We further summarize in Figure 9 the impact of buffer space allocation under a fixed total buffer size $B=10$, where the relay buffer size $B_R$ varies, and the source buffer size is correspondingly adjusted as $B_S=B-B_R$. From Figure 9a, we observe that the per-flow throughput increases monotonically as $B_R$ grows. Allocating more space to the relay buffer enables relay nodes to accommodate more in-transit packets, thereby reducing relay-side blocking and enhancing the probability that S–R transmissions are successfully admitted into the network. On the other hand, Figure 9b shows that the expected E2E delay increases with $B_R$. While enlarging the relay buffer mitigates packet loss, it simultaneously expands the relay queueing space, allowing packets to reside longer within the network before reaching their destinations. More importantly, Figure 9 reveals a structural tradeoff induced by buffer partitioning. Under a fixed total buffer budget, shifting storage capacity from the source buffer to the relay buffer prioritizes network-wide packet carrying capability over local packet retention. In other words, nodes that allocate more buffer space for relaying (i.e., behaving more “cooperatively”) enhance the overall throughput of the WSN, but at the cost of increased delay due to longer relay queues. Therefore, optimal buffer partitioning should carefully balance throughput maximization and delay control, depending on the application requirements (e.g., delay-sensitive vs. throughput-oriented scenarios).
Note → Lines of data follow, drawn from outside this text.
### src/rtl/mii_frame_gen.sv
// MAC-to-PCS transmit beat generator: wraps valid/ready frame beats in an XGMII-style
// lane-0-aligned start/preamble/terminate sequence, enforcing a minimum inter-packet gap.
module mii_frame_gen #(
  parameter int LANES   = 8,
  parameter int IPG_MIN = 12
) (
  input  logic                 clk,
  input  logic                 i_rst_n,
  input  logic                 i_valid,
  output logic                 o_ready,
  input  logic [8*LANES-1:0]   i_data,
  input  logic [LANES-1:0]     i_keep,
  input  logic                 i_last,
  input  logic                 i_err,
  output logic [8*LANES-1:0]   o_mii_txd,
  output logic [LANES-1:0]     o_mii_txc,
  output logic [31:0]          o_frames_sent,
  output logic [15:0]          o_frames_aborted
);

  localparam int          PRE_BEATS = 8 / LANES;
  localparam logic [3:0]  PRE_LAST  = 4'(PRE_BEATS - 1);
  localparam logic [15:0] IPG_MAX   = 16'(IPG_MIN);
  localparam logic [15:0] LANES16   = 16'(LANES);

  localparam logic [7:0] C_IDLE  = 8'h07;
  localparam logic [7:0] C_START = 8'hFB;
  localparam logic [7:0] C_TERM  = 8'hFD;
  localparam logic [7:0] C_ERR   = 8'hFE;
  localparam logic [7:0] C_PRE   = 8'h55;
  localparam logic [7:0] C_SFD   = 8'hD5;

  typedef enum logic [2:0] {
    ST_IDLE  = 3'd0,
    ST_PRE   = 3'd1,
    ST_DATA  = 3'd2,
    ST_TERM  = 3'd3,
    ST_DRAIN = 3'd4
  } state_t;

  state_t               state_q;
  logic [3:0]           pre_q;
  logic                 bad_q;
  logic                 ready_q;
  logic [15:0]          ipg_q;
  logic [8*LANES-1:0]   txd_q;
  logic [LANES-1:0]     txc_q;
  logic [31:0]          sent_q;
  logic [15:0]          aborted_q;

  logic [15:0]          keep_cnt;
  logic [15:0]          ipg_sum;
  logic [15:0]          ipg_add_d;
  logic                 ipg_ok;
  logic [8*LANES-1:0]   data_txd_d;
  logic [LANES-1:0]     data_txc_d;

  // Preamble beat idx covers bytes idx*LANES .. idx*LANES+LANES-1 of FB 55x6 D5.
  function automatic logic [8*LANES-1:0] pre_txd(input logic [3:0] idx);
    logic [8*LANES-1:0] t;
    int b;
    t = '0;
    for (int l = 0; l < LANES; l++) begin
      b = int'(idx) * LANES + l;
      t[8*l +: 8] = (b == 0) ? C_START : ((b == 7) ? C_SFD : C_PRE);
    end
    return t;
  endfunction

  function automatic logic [LANES-1:0] pre_txc(input logic [3:0] idx);
    logic [LANES-1:0] t;
    t = '0;
    t[0] = (idx == 4'd0);
    return t;
  endfunction

  always_comb begin
    keep_cnt = '0;
    for (int l = 0; l < LANES; l++) keep_cnt = keep_cnt + 16'(i_keep[l]);
  end

  assign ipg_sum   = ipg_q + LANES16;
  assign ipg_add_d = (ipg_sum >= IPG_MAX) ? IPG_MAX : ipg_sum;
  assign ipg_ok    = (ipg_q >= IPG_MAX);

  // Lanes past the terminate are idle fill; error marking leaves terminate placement alone.
  always_comb begin
    data_txd_d = i_data;
    data_txc_d = '0;
    for (int l = 0; l < LANES; l++) begin
      if (i_last && (16'(l) > keep_cnt)) begin
        data_txd_d[8*l +: 8] = C_IDLE;
        data_txc_d[l]        = 1'b1;
      end else if (i_last && (16'(l) == keep_cnt)) begin
        data_txd_d[8*l +: 8] = C_TERM;
        data_txc_d[l]        = 1'b1;
      end else if (i_err) begin
        data_txd_d[8*l +: 8] = C_ERR;
        data_txc_d[l]        = 1'b1;
      end
    end
  end

  always_ff @(posedge clk or negedge i_rst_n) begin
    if (!i_rst_n) begin
      state_q   <= ST_IDLE;
      pre_q     <= '0;
      bad_q     <= 1'b0;
      ready_q   <= 1'b0;
      ipg_q     <= IPG_MAX;
      txd_q     <= {LANES{C_IDLE}};
      txc_q     <= '1;
      sent_q    <= '0;
      aborted_q <= '0;
    end else begin
      case (state_q)
        ST_IDLE: begin
          if (i_valid && ipg_ok) begin
            txd_q <= pre_txd(4'd0);
            txc_q <= pre_txc(4'd0);
            bad_q <= 1'b0;
            pre_q <= 4'd1;
            if (PRE_LAST == 4'd0) begin
              state_q <= ST_DATA;
              ready_q <= 1'b1;
            end else begin
              state_q <= ST_PRE;
            end
          end else begin
            txd_q <= {LANES{C_IDLE}};
            txc_q <= '1;
            ipg_q <= ipg_add_d;
          end
        end
        ST_PRE: begin
          txd_q <= pre_txd(pre_q);
          txc_q <= pre_txc(pre_q);
          if (pre_q == PRE_LAST) begin
            state_q <= ST_DATA;
            ready_q <= 1'b1;
          end else begin
            pre_q <= pre_q + 4'd1;
          end
        end
        ST_DATA: begin
          if (i_valid) begin
            txd_q <= data_txd_d;
            txc_q <= data_txc_d;
            if (i_last) begin
              ready_q <= 1'b0;
              if (bad_q || i_err) aborted_q <= aborted_q + 16'd1;
              else                sent_q    <= sent_q + 32'd1;
              if (keep_cnt < LANES16) begin
                state_q <= ST_IDLE;
                ipg_q   <= LANES16 - keep_cnt - 16'd1;
              end else begin
                state_q <= ST_TERM;
              end
            end else if (i_err) begin
              bad_q <= 1'b1;
            end
          end else begin
            // Underrun: poison the frame, then swallow the rest of it in DRAIN.
            txd_q     <= {LANES{C_ERR}};
            txc_q     <= '1;
            ipg_q     <= '0;
            aborted_q <= aborted_q + 16'd1;
            state_q   <= ST_DRAIN;
          end
        end
        ST_TERM: begin
          txd_q   <= {{(LANES-1){C_IDLE}}, C_TERM};
          txc_q   <= '1;
          ipg_q   <= LANES16 - 16'd1;
          state_q <= ST_IDLE;
        end
        ST_DRAIN: begin
          txd_q <= {LANES{C_IDLE}};
          txc_q <= '1;
          ipg_q <= ipg_add_d;
          if (i_valid && i_last) begin
            state_q <= ST_IDLE;
            ready_q <= 1'b0;
          end
        end
        default: begin
          state_q <= ST_IDLE;
          ready_q <= 1'b0;
          txd_q   <= {LANES{C_IDLE}};
          txc_q   <= '1;
        end
      endcase
    end
  end

  assign o_ready          = ready_q;
  assign o_mii_txd        = txd_q;
  assign o_mii_txc        = txc_q;
  assign o_frames_sent    = sent_q;
  assign o_frames_aborted = aborted_q;

endmodule

### config.mk
export PLATFORM = sky130hd
export DESIGN_NAME = mii_frame_gen
export DESIGN_NICKNAME = d
export VERILOG_FILES = /design/src/rtl/mii_frame_gen.sv
export SDC_FILE = /design/constraint.sdc
export NUM_CORES = 1
export LEC_CHECK = 0
export BUFFER_PORTS_ARGS = -buffer_cell sky130_fd_sc_hd__buf_2
export CAP_MARGIN = 20
export CORE_MARGIN = 3
export CORE_UTILIZATION = 46
export DETAILED_ROUTE_END_ITERATION = 6
export PLACE_DENSITY = 0.73
export SLEW_MARGIN = 25
export SYNTH_ARGS = -nofsm -noshare
export SYNTH_HDL_FRONTEND = slang
export SYNTH_SLANG_ARGS = --single-unit
### constraint.sdc
create_clock -name clk -period 2.45 [get_ports clk]
set_input_delay 0 -clock clk [delete_from_list [all_inputs] [get_ports clk]]
set_output_delay 0 -clock clk [all_outputs]
set_load 0.01 [all_outputs]
# [After elaboration in Yosys (flattened, before gate mapping)]
# Index checks and enable logic that the tools add are counted.
[totals] word_cells=205 output_inout_bits=121 reg_bits=145 inputBits=77
[classes] n_eq_ne=31 reduce_logical=40 bitwise=2 addsub=20 n_mux=92 order_cmp=11
[ops] operator="8-bit 2-to-1 mux" n=41
[ops] operator="32-bit zero test" n=8
[ops] operator="64-bit one-hot mux with 4 select lines" n=1
[ops] operator="16-bit 2-to-1 mux" n=8
[ops] operator="64-bit 2-to-1 mux" n=2
[ops] operator="16-bit one-hot mux with 4 select lines" n=1
[ops] operator="8-bit by 3-bit equality test with 1-bit output (second input constant)" n=7
[ops] operator="32-bit by 1-bit adder with 32-bit output (second input constant)" n=1
[ops] operator="7-bit by 3-bit adder with 8-bit output (second input constant)" n=4
[ops] operator="3-bit by 8-bit equality test with 1-bit output (first input constant)" n=4
[ops] operator="16-bit by 4-bit >= comparator with 1-bit output (second input constant)" n=2
[ops] operator="3-bit by 8-bit > comparator with 1-bit output (first input constant)" n=4
[ops] operator="1-bit 2-to-1 mux" n=26
[ops] operator="8-bit one-hot mux with 3 select lines" n=1
[ops] operator="1-bit logical AND" n=18
[ops] operator="2-bit != test (second input constant)" n=9
[ops] operator="16-bit by 1-bit adder with 16-bit output (second input constant)" n=1
[ops] operator="16-bit by 4-bit adder with 16-bit output (second input constant)" n=1
[ops] operator="7-bit by 2-bit adder with 8-bit output (second input constant)" n=2
[ops] operator="2-bit by 8-bit equality test with 1-bit output (first input constant)" n=2
[ops] operator="1-bit by 8-bit > comparator with 1-bit output (first input constant)" n=2
[ops] operator="2-bit by 8-bit > comparator with 1-bit output (first input constant)" n=2
[ops] operator="16-bit zero test" n=1
[ops] operator="3-bit 2-to-1 mux" n=5
[ops] operator="other kinds (34)" n=43

# [Longest topological paths before layout]
[depth] depth_word=13 ltp_mapped=13 mapped_depth_nobuf=12

# [Worst setup path before layout]
# OpenSTA, ideal clock, no wires.
[synth_path] kind="in2reg" startpoint="input i_keep[0]" endpoint="register txc_q[0], in the netlist o_mii_txc[0]" path_stages=13 slack_ns=-1.124 arrival_time_ns=3.486 setup_ns=0.088 t_required_ns=2.362 path_cell_list="inv_1 > fa_1 > fa_1 > fa_1 > inv_1 > ha_1 > fa_1 > and2_1 > a32o_1 > clkbuf_1 > a2111oi_0 > a21oi_1 > or3_1"
[synth_between] elab_chain_cells=13
[synth_rtl] element="from (decl)" line="12" source="input logic [LANES-1:0] i_keep,"
[synth_rtl] element="1-bit by 1-bit adder with 2-bit output *" line="79" source="for (int l = 0; l < LANES; l++) keep_cnt = keep_cnt + 16'(i_keep[l]);"
[synth_rtl] element="2-bit by 1-bit adder with 3-bit output *" line="79"
[synth_rtl] element="3-bit by 1-bit adder with 4-bit output *" line="79"
[synth_rtl] element="4-bit by 1-bit adder with 5-bit output *" line="79"
[synth_rtl] element="5-bit by 1-bit adder with 6-bit output *" line="79"
[synth_rtl] element="6-bit by 1-bit adder with 7-bit output *" line="79"
[synth_rtl] element="7-bit by 1-bit adder with 8-bit output *" line="79"
[synth_rtl] element="parallel branches: the longest is 3 deep, another holds 1-bit by 8-bit > comparator with 1-bit output"
[synth_rtl] element="1-bit 2-to-1 mux *" line="91" source="if (i_last && (16'(l) > keep_cnt)) begin"
[synth_rtl] element="8-bit 2-to-1 mux *" line="146" source="if (i_valid) begin"
[synth_rtl] element="8-bit one-hot mux with 3 select lines *" line="116" source="case (state_q)"
[synth_rtl] element="to (signal assigned)" line="120" source="txc_q <= pre_txc(4'd0);"
[synth_rtl] element="to (signal assigned)" line="137" source="txc_q <= pre_txc(pre_q);"
[synth_rtl] element="to (signal assigned)" line="148" source="txc_q <= data_txc_d;"
[synth_rtl] element="to (decl)" line="47" source="logic [LANES-1:0] txc_q;"
# Mark *: on every way between the ends.
# A chain may end at the register's enable or synchronous reset.

# [Worst setup path in the final report]
# Same ends and word-level chain as after synthesis.

==> out/qor.json <==
{
  "run_status": "finished with violations",
  "failing_checks": "negative hold slack, negative setup slack",
  "synth_compound_gate_area_share_pct": 11.3,
  "fillers": 971,
  "die_x_um": 126,
  "fin_hold_ws_ps": -13.0,
  "ctsHtreeMaxLevel": 4,
  "asyncSetResetFlopFracSynth_pct": 100,
  "worst_path_largest_cell_delay_ps": 540,
  "clk_path_buf_depth": 2,
  "fmax_ghz": 0.331,
  "overflow_left_after_global_routing": 0,
  "synth.mux.area_fraction_pct": 0.343,
  "min-delay-path-class": "in2reg",
  "report.final.setup_viol": 82,
  "totalPowerFinal_uw": 10100,
  "critical_path.startpoint_type": "input port",
  "path_common_cell": "fa_1",
  "synth_simple_gate_area_share_pct": 20.6,
  "grt_util_all_layers_pct": 25.6,
  "maximum_number_of_pins_on_one_net_before_global_route_repair": 66,
  "worstPathMaxFanout": 4,
  "most_frequently_used_flop_master_after_synthesis": "dfrtp_1",
  "postRouteWirelength_mm": 20.8,
  "routedWlPerCell_um": 18.2,
  "pwr-share-seq_pct": 34.3,
  "layout_commonest_cell": "buf_2",
  "p_leak_uw": 0.00472,
  "die_area_mm2": 0.0158,
  "cts_inserted_buffers": 17,
  "maxSlewHeadroom_pct": 28.6,
  "arrival_ps": 3360,
  "antenna_found_initial": 0,
  "ys.warnings.count": 0,
  "power.net_switching_uw": 3760,
  "die_height_um": 126,
  "synth.ff_latch_count": 143,
  "proportion_of_synthesized_chip_area_in_sequential_cells_pct": 55.1,
  "dr.first_iter.drc_count": 435,
  "initial_utilization_pct": 47.2,
  "ir_drop_uv": 525,
  "dp.final_hpwl_mm": 13.2,
  "finClkSkew_ps": 11.6,
  "netlist_instances": 634,
  "unrepaired_setup_endpoints_after_global_routing": "true",
  "ant_nets": 0,
  "totalNegativeSetupSlack_ps": -33020,
  "finalHoldViolCount": 1,
  "fraction_of_post_synthesis_cell_area_in_the_top_cell_type_by_area_pct": 41.5,
  "synth_fa_ha_area_share_pct": 2.74,
  "tritoncts_clock_tree": "yes",
  "insertedDiodeCount": 0,
  "gpl.final_weighted_congestion": 0.847,
  "layout_common_cells": "194 x buf_2, 109 x dfrtp_1, 64 x dlygate4sd3_1, 59 x nand2_1, 43 x buf_4",
  "coreArea_mm2": 0.0139,
  "worstSetupPathType": "in2reg",
  "cell_type_with_the_highest_aggregate_area_in_the_netlist": "dfrtp_1",
  "synth_top_cells_by_area": "dfrtp_1 42%, dfstp_2 14%, xnor2_1 5.1%, o21ai_0 4.1%, nand2_1 3.5%",
  "drive_gt1_share_pct": 42.2,
  "period_needed_ps": 3020,
  "final_min_period_over_clock_period_pct": 123,
  "top_level_ports": 198,
  "synthDistinctLibCells": 61,
  "cts.root.buffer_cell": "clkbuf_16",
  "cts.reportedPaths.clkPinSlew_ps": 60,
  "cap_violations": 0,
  "power_report.internal_total_uw": 6380,
  "numClockSinks": 143,
  "grt_pass1_vias": 6174,
  "wire_length_of_the_first_global_routing_pass_mm": 32.2,
  "drt-pass1-iter-count": 5,
  "worst_path_max_delay_cell": "fa_1",
  "syn_to_layout_area_delta_pct": 50.5,
  "share_comb_of_total_power_pct": 40.7,
  "cp_cell_sequence": "buf_6 > inv_4 > fa_1 > fa_1 > fa_1 > inv_2 > ha_4 > fa_2 > and2_4 > a32o_2 > a2111oi_4 > a21oi_1 > or3_1",
  "crit_path_end_kind": "flip-flop",
  "worst_skew_pair.late_latency_ps": 430,
  "numPlacedInstances": 1038,
  "drt-vias-per-instance": 5.46,
  "worst_slack_ps": -568,
  "timing_max_transition_violations_final": 0,
  "rows": 43,
  "tightest_slew_ps": 1070,
  "synth_edf_count": 0,
  "power_switching_share_pct": 37.1,
  "final-instance-count-excl-fill": 1139,
  "port_buffers": 197,
  "netlist_area_mm2": 0.00657,
  "power_frac_clock_pct": 25.0,
  "synthXorXnorAreaFrac_pct": 6.80,
  "synth.avg_cell_area_um2": 10.4,
  "powerDensity_mw_per_mm2": 1020,
  "critical_path_required_ps": 2800,
  "net_count_of_the_finished_layout": 1035,
  "main_combinational_cell_family_by_area_after_synthesis": "simple AND/OR/NAND/NOR gates",
  "mappedNetlistNets": 723,
  "number_of_design_rule_violations_left_after_detail_routing": 0,
  "dr_total_vias": 6214
}
## synthesized netlist by cell type, types with 8 or more instances
| cell type | number |
|---|---|
| nor3_1 | 26 |
| nor2b_1 | 23 |
| nand2_1 | 62 |
| xnor2_1 | 38 |
| clkbuf_1 | 15 |
| buf_2 | 8 |
| ha_1 | 8 |
| nand4_1 | 23 |
| o21ai_0 | 54 |
| xor2_1 | 13 |
| and3_1 | 12 |
| dfstp_2 | 34 |
| a21oi_1 | 17 |
| inv_1 | 23 |
| nand3_1 | 28 |
| dfrtp_1 | 109 |
| nor2_1 | 43 |
## flip-flops by register name (all words and copies together) (netlist names)
| register | flops |
|---|---|
| o_frames_aborted | 16 |
| bad_q | 1 |
| o_ready | 1 |
| pre_q | 4 |
| o_mii_txd | 64 |
| state_q | 3 |
| o_frames_sent | 32 |
| o_mii_txc | 8 |
| ipg_q | 14 |
## cell type report
| class | instances | area [um^2] | area share [%] |
|---|---|---|---|
| clock buffer | 19 | 433 | 4.38 |
| timing repair buffer | 319 | 2150 | 21.7 |
| tap | 180 | 225 | 2.28 |
| inverter | 25 | 104 | 1.05 |
| multi-input combinational | 440 | 3220 | 32.6 |
| clock inverter | 13 | 141 | 1.43 |
| sequential | 143 | 3620 | 36.6 |
## per-layer routing
| layer | part of all wire (%) | up-vias | GRT usage (%) |
|---|---|---|---|
| li1 | - | 2854 | - |
| met1 | 41 | 3048 | 32.2 |
| met2 | 51 | 251 | 43.3 |
| met3 | 4.7 | 61 | 5.04 |
| met4 | 3.5 | 0 | 10.6 |
| met5 | 0 | - | 0 |
## cells by family after synthesis
group,after synthesis
simple gates,257
flops,143
compound gates,118
xor+xnor,51
buf+inv,51
fa+ha+maj,12
mux,2
## timing repair
action                                  CTS  global route
resized for setup                        52            71
pin swaps                                22            11
hold buffers                             64             0
endpoints found under the setup margin   84            87
hold endpoints to repair                123             0
buffers inserted                          4             3
## through the flow
| stage | instance area [um^2] | util (%) | setup slack [ps] |
|---|---|---|---|
| after floorplan | 6700 | - | -900 |
| after global placement | 8200 | 58.8 | -1050 |
| after detailed placement | 8200 | 58.8 | -1150 |
| after CTS | 9600 | 68.9 | -487 |
| after global routing | 9890 | 71.0 | -678 |
| final | 9890 | 71.0 | -568 |
## power by group through the flow
stage / clock network [uW] / logic, uW / registers [uW]
2_1_floorplan: 0 / 1630 / 3740
3_3_place_gp: 0 / 3340 / 3470
3_5_place_dp: 0 / 3420 / 3490
4_1_cts: 2540 / 3710 / 3450
5_1_grt: 2670 / 4410 / 3540
6_report: 2530 / 4120 / 3480
## worst paths after layout
| check | endpoint | from | depth (start not counted) | slack (ps) |
|---|---|---|---|---|
| min in group asynchronous | o_frames_sent[10] | i_rst_n | 2 | 120 |
| max in group asynchronous | o_mii_txc[2] | i_rst_n | 3 | 1520 |
| worst max register to register | o_mii_txd[28] | ipg_q[13] | 5 | -130 |
| worst max-delay path | o_mii_txc[0] | i_keep[0] | 13 | -570 |
| worst min-delay path | o_mii_txd[41] | i_data[41] | 4 | -10 |
| worst min register to register | o_frames_aborted[15] | o_frames_aborted[15] | 1 | 460 |
## critical path: cells and delay by family
kind | cells | cell delay (ps)
AOI/OAI and AO/OA | 3 | 680
adders and majority gates | 5 | 2020
buffers and inverters | 3 | 150
and+or+nand+nor | 2 | 520
No activity file was read; power rests on OpenSTA's default activity.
Finally, we examine the scalability of the MP-2HROR scheme by varying the network size N while keeping the node density constant, i.e., $N/M^2=2$. We can observe from Figure 10 that as the network scale increases (i.e., N increases), both throughput and delay performance deteriorate. This observation suggests that although purely protocol-level enhancements (e.g., increasing probing times) can mitigate the performance degradation to some extent, they cannot change the degradation scaling law. To sustain performance in large-scale deployments, it is necessary to reinforce the physical or resource configuration of devices, such as enlarging the buffer capacity, so that the per-node service capability scales with network size.

7. Conclusions

In this paper, we proposed a multi-probing two-hop relaying opportunistic routing scheme for buffer-constrained decentralized wireless sensor networks and established a unified analytical framework for its performance evaluation. Different from most recent related studies that primarily focus on opportunistic forwarding design or simulation-based performance evaluation, this work explicitly captures the coupled effects of finite buffer capacity, transmission opportunity utilization, and node mobility within a rigorous queueing-theoretic and Markov-chain-based framework. Based on this framework, we derived closed-form expressions for the per-flow throughput and the expected end-to-end delay, and validated the analytical results through extensive simulations. The numerical results reveal several important insights. First, multi-probing significantly improves network throughput and reduces end-to-end delay by increasing the probability of identifying suitable relays and delivery opportunities. Second, such performance gains exhibit diminishing returns as the probing depth increases, indicating a fundamental tradeoff between probing diversity and operational overhead. Third, transmission opportunity allocation and buffer configuration play critical roles in balancing throughput and delay performance. These findings provide both theoretical insights and practical design guidelines for highly dynamic buffer-constrained WSNs.

Future work will extend the proposed framework in several directions. First, more general network scenarios with heterogeneous mobility patterns and traffic models will be considered. Second, we will further investigate adaptive or learning-based probing strategies to improve relay selection under limited network state information. In addition, more comprehensive performance comparisons with other routing schemes applicable to highly dynamic WSNs will be conducted to further validate the effectiveness of the proposed approach. Finally, incorporating practical constraints such as energy limitations and imperfect control signaling is also an important direction for future research.